───── Provided data
`src/rtl/tap_trig.sv`:
```
// tap_trig: threshold trigger for an ADC sample stream with edge detect,
// re-arm holdoff, captured trigger sample and a saturating trigger count.
//
// Ports:
//   clk, rst        rising-edge clock, synchronous active-high reset
//   adc_data/valid  unsigned sample and its qualifier
//   ctl_gt/et/lt    compare-mode enables (OR-ed together)
//   ctl_thr         unsigned threshold
//   ctl_trig_en     trigger enable; low forces IDLE
//   cnt_clr         synchronous clear of trig_cnt
//   trig            one-cycle trigger pulse
//   trig_sample     sample that caused the last trigger
//   trig_cnt        saturating trigger count
//   armed           high while in ARMED
module tap_trig #(
    parameter int DATA_W  = 14,
    parameter int HOLDOFF = 16
) (
    input  logic              clk,
    input  logic              rst,
    input  logic [DATA_W-1:0] adc_data,
    input  logic              adc_valid,
    input  logic              ctl_gt,
    input  logic              ctl_et,
    input  logic              ctl_lt,
    input  logic [DATA_W-1:0] ctl_thr,
    input  logic              ctl_trig_en,
    input  logic              cnt_clr,
    output logic              trig,
    output logic [DATA_W-1:0] trig_sample,
    output logic [31:0]       trig_cnt,
    output logic              armed
);

    typedef enum logic [1:0] {
        S_IDLE  = 2'd0,
        S_ARMED = 2'd1,
        S_HOLD  = 2'd2
    } state_t;

    // Holdoff reload value; HOLDOFF=0 bypasses the HOLD state entirely.
    localparam int unsigned HL = (HOLDOFF > 0) ? HOLDOFF - 1 : 0;
    localparam logic [15:0] HOLD_LOAD = HL[15:0];

    state_t            r_state;
    logic [15:0]       r_hold_cnt;
    logic              r_prev_cond;
    logic              r_trig;
    logic [DATA_W-1:0] r_trig_sample;
    logic [31:0]       r_trig_cnt;

    logic w_cond;
    logic w_edge;
    logic w_fire;

    assign w_cond = (ctl_gt & (adc_data > ctl_thr))
                  | (ctl_et & (adc_data == ctl_thr))
                  | (ctl_lt & (adc_data < ctl_thr));

    assign w_edge = adc_valid & w_cond & ~r_prev_cond;

    assign w_fire = ctl_trig_en & (r_state == S_ARMED) & w_edge;

    always_ff @(posedge clk) begin
        if (rst) begin
            r_state       <= S_IDLE;
            r_hold_cnt    <= '0;
            r_prev_cond   <= 1'b0;
            r_trig        <= 1'b0;
            r_trig_sample <= '0;
            r_trig_cnt    <= '0;
        end else begin
            // Edge history tracks the stream in every state.
            if (adc_valid) begin
                r_prev_cond <= w_cond;
            end

            r_trig <= w_fire;

            if (w_fire) begin
                r_trig_sample <= adc_data;
            end

            // A trigger coinciding with a clear counts as the first one.
            if (w_fire) begin
                if (cnt_clr) begin
                    r_trig_cnt <= 32'd1;
                end else if (r_trig_cnt != 32'hFFFF_FFFF) begin
                    r_trig_cnt <= r_trig_cnt + 32'd1;
                end
            end else if (cnt_clr) begin
                r_trig_cnt <= '0;
            end

            if (!ctl_trig_en) begin
                r_state <= S_IDLE;
            end else begin
                unique case (r_state)
                    S_IDLE: begin
                        r_state <= S_ARMED;
                    end
                    S_ARMED: begin
                        if (w_edge) begin
                            if (HOLDOFF == 0) begin
                                r_state <= S_ARMED;
                            end else begin
                                r_state    <= S_HOLD;
                                r_hold_cnt <= HOLD_LOAD;
                            end
                        end
                    end
                    S_HOLD: begin
                        if (r_hold_cnt == 16'd0) begin
                            r_state <= S_ARMED;
                        end else begin
                            r_hold_cnt <= r_hold_cnt - 16'd1;
                        end
                    end
                    default: begin
                        r_state <= S_IDLE;
                    end
                endcase
            end
        end
    end

    assign trig        = r_trig;
    assign trig_sample = r_trig_sample;
    assign trig_cnt    = r_trig_cnt;
    assign armed       = (r_state == S_ARMED);

endmodule
```
`config.mk`:
```
export PLATFORM = sky130hd
export DESIGN_NAME = tap_trig
export DESIGN_NICKNAME = d
export VERILOG_FILES = /design/src/rtl/tap_trig.sv
export SDC_FILE = /design/constraint.sdc
export NUM_CORES = 1
export LEC_CHECK = 0
export BUFFER_PORTS_ARGS = -buffer_cell sky130_fd_sc_hd__buf_4
export CORE_MARGIN = 2
export CORE_UTILIZATION = 29
export CTS_CLUSTER_DIAMETER = 50
export DETAILED_ROUTE_END_ITERATION = 7
export RECOVER_POWER = 100
export SETUP_SLACK_MARGIN = 0.15
export SYNTH_ARGS = -nofsm -noshare
export SYNTH_HDL_FRONTEND = slang
export SYNTH_SLANG_ARGS = --single-unit
```
`constraint.sdc`:
```
create_clock -name clk -period 9 [get_ports clk]
set_input_delay 1.8 -clock clk [delete_from_list [all_inputs] [get_ports clk]]
set_output_delay 1.8 -clock clk [all_outputs]
set_load 0.01 [all_outputs]
```
==> flow_summary.json <==
{
  "synth_top_area_cell": "dfxtp_1",
  "grt_pass1_vias": 3285,
  "clkSinkCount": 66,
  "ys_types": 49,
  "fin_tns_setup_ps": 0,
  "ant_nets": 0,
  "period_needed_ps": 4840,
  "placedCellCount": 650,
  "grt_max_degree": 40,
  "ys_seq_area_frac": 0.373,
  "wl_per_cell_um": 14.4,
  "grt_use_total": 0.148,
  "synth_area_per_cell_um2": 8.08,
  "synth_common_cells": "66 x dfxtp_1, 48 x nor2_1, 37 x a21oi_1, 34 x nand2_1",
  "ys.warnings.count": 0,
  "cp_num_buf_inv": 1,
  "tightest_slew_ps": 1650,
  "required_ps": 9260,
  "htree_levels": 3,
  "yosys-top-cells-area": "dfxtp_1 37%, ha_1 5.6%, a21oi_1 5.2%",
  "maxCapViolCount": 1,
  "critPathArrivalTime_ps": 5090,
  "slowest_stage": "and2_0",
  "rsz0062_at_grt": "false",
  "fp-row-count": 40,
  "portBuffers": 83,
  "p_int_mw": 0.542,
  "power_switching_mw": 0.162,
  "cts_resized": 0,
  "path_class": "in2reg",
  "fmax_mhz": 207,
  "report.final.setup_viol": 0,
  "crit_chain": "buf_4 > ha_1 > nand4_2 > or4_1 > a21oi_1 > nand4_1 > and2_0 > or4_1 > a21oi_1",
  "clockBufferDepth": 2,
  "hold_path.class": "reg2reg",
  "dieArea_um2": 13100,
  "drt_iter0_drc": 200,
  "synth_area_um2": 3550,
  "critPathLaunchType": "input pin",
  "dp_hpwl_um": 6860,
  "slowest_delay_ps": 640,
  "endpoint_kind": "flip-flop",
  "grt_pass1_wl_um": 15700,
  "finalNonFillerCells": 666,
  "skew_ps": 9.12,
  "slew_viol_final": 21,
  "overflow": 0,
  "design.final.nets": 566,
  "ys_async_sr_fraction": 0,
  "switching_share": 0.230,
  "violations": "max-capacitance violations, max-slew violations",
  "combPwrFrac": 0.082,
  "p_total_mw": 0.705,
  "cpLargestDelayFamily": "simple AND/OR/NAND/NOR gates",
  "remaining_drc_errors": 0,
  "antenna_found_initial": 0,
  "p_leak_nw": 1.70,
  "cts_root_buffer": "clkbuf_16",
  "drt-total-wl_um": 9620,
  "synthFlopType": "dfxtp_1",
  "syn_nets": 491,
  "synthCells": 439,
  "io_pins": 84,
  "drive_gt1_frac": 0.110,
  "worstSkewPairLatency_ps": 330,
  "syn_to_final_growth_pct": 23.8,
  "fp.dieW_um": 115,
  "final-hold-violation-count": 0,
  "chipHeight_um": 115,
  "cts_tree": "yes",
  "cts_setup_buffers": 0,
  "path_max_fanout": 21,
  "ctsHoldBuffers": 0,
  "synth_top_area_share": 0.373,
  "start_util": 0.296,
  "ir_drop_mv": 0.0851,
  "synth_most_common_cell": "dfxtp_1",
  "outcome": "complete, but fails checks",
  "seq_power_share": 0.420,
  "post-route-period-util": 0.538,
  "path_clk_slew_ps": 60,
  "vias": 3524,
  "fill_cells": 1248,
  "core_um2": 12000,
  "drt-pass1-iter-count": 4,
  "power_density_nw_per_um2": 161,
  "numCtsBuffers": 9,
  "clkPwrFrac": 0.498,
  "num_antenna_cells": 0,
  "place_congestion": 0.783,
  "yosys_register_bits": 66,
  "synth_edf_count": 0,
  "via_per_inst": 5.29,
  "slew_headroom": -0.101
}
[path summary, 6_finish.rpt]
kind,cells past startpoint,slack (ps),startpoint,to
hold reg to reg,2,490,trig_cnt[30],trig_cnt[30]
hold / removal,2,490,trig_cnt[30],trig_cnt[30]
setup / recovery,9,4160,adc_data[13],trig_cnt[18]
setup reg to reg,8,5520,r_hold_cnt[0],r_hold_cnt[5]
[registers in the layout, indices dropped and copies added (netlist names)]
register / flops
r_state: 2
trig_cnt: 32
r_hold_cnt: 16
r_prev_cond: 1
trig: 1
trig_sample: 14
[cell usage in the layout (no fill, tap or decap), types with 9 or more instances in the layout]
cell,netlist,layout
or3_1,17,17
buf_4,0,35
clkbuf_16,0,9
ha_1,16,16
o21ai_0,16,16
mux2i_1,17,17
or4_1,9,10
inv_1,24,24
nand3_1,24,24
a21oi_1,37,38
nand2_1,34,34
nand4_1,12,12
clkbuf_1,15,50
nor2_1,48,48
dfxtp_1,66,66
[worst reg2reg max path, delay by kind of cell (launching register included)]
kind	cells	cell delay, ps
flops	1	340
buf+inv	1	70
fa+ha+maj	1	240
simple gates	4	2070
compound gates	2	670
[cell type report]
class                           instances  area (um2)  area share
Timing Repair Buffer                   84         450       0.103
Inverter                               24        90.1      0.0205
Multi-Input combinational cell        329        2050       0.466
Sequential cell                        66        1320       0.301
Clock buffer                           12         246      0.0561
Tap cell                              147         184      0.0419
Clock inverter                          4        51.3      0.0117
[metal layers]
layer / share of wire / GRT usage / wire (um)
met1: 0.48 / 0.191 / 4570
met2: 0.46 / 0.240 / 4410
met3: 0.058 / 0.0439 / 556
met4: 0.0085 / 0.0374 / 82
met5: 0 / 0 / 0
[through the flow]
step | worst slack, ps | util | area (um2) | hold slack (ps)
after floorplan | 4680 | - | 3550 | 464
after global placement | 4110 | 0.358 | 4280 | 483
after detailed placement | 4010 | 0.358 | 4280 | 489
after CTS | 4350 | 0.383 | 4580 | 502
after global routing | 3870 | 0.367 | 4390 | 517
final | 4160 | 0.367 | 4390 | 493
[power groups by stage]
stage	Combinational, mW	Clock (mW)	Sequential (mW)
finish	0.0576	0.351	0.296
global route	0.0649	0.374	0.296
CTS	0.0593	0.360	0.296
detailed placement	0.0586	0	0.303
global placement	0.0581	0	0.302
floorplan	0.0340	0	0.303
[cell families (layout without fill, tap and decap cells)]
logic type / Yosys count / in the layout / share of synthesized area
compound gates: 104 / 104 / 0.189
xor+xnor: 9 / 9 / 0.0222
fa+ha+maj: 16 / 16 / 0.0565
buf+inv: 44 / 124 / 0.0480
flops: 66 / 66 / 0.373
mux: 17 / 17 / 0.0480
simple gates: 183 / 183 / 0.263
(Power assumes the default switching activity.)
──────────
| Requirement |
Your answer should be every line above that contains the word "after".

| Your response |
after floorplan | 4680 | - | 3550 | 464
after global placement | 4110 | 0.358 | 4280 | 483
after detailed placement | 4010 | 0.358 | 4280 | 489
after CTS | 4350 | 0.383 | 4580 | 502
after global routing | 3870 | 0.367 | 4390 | 517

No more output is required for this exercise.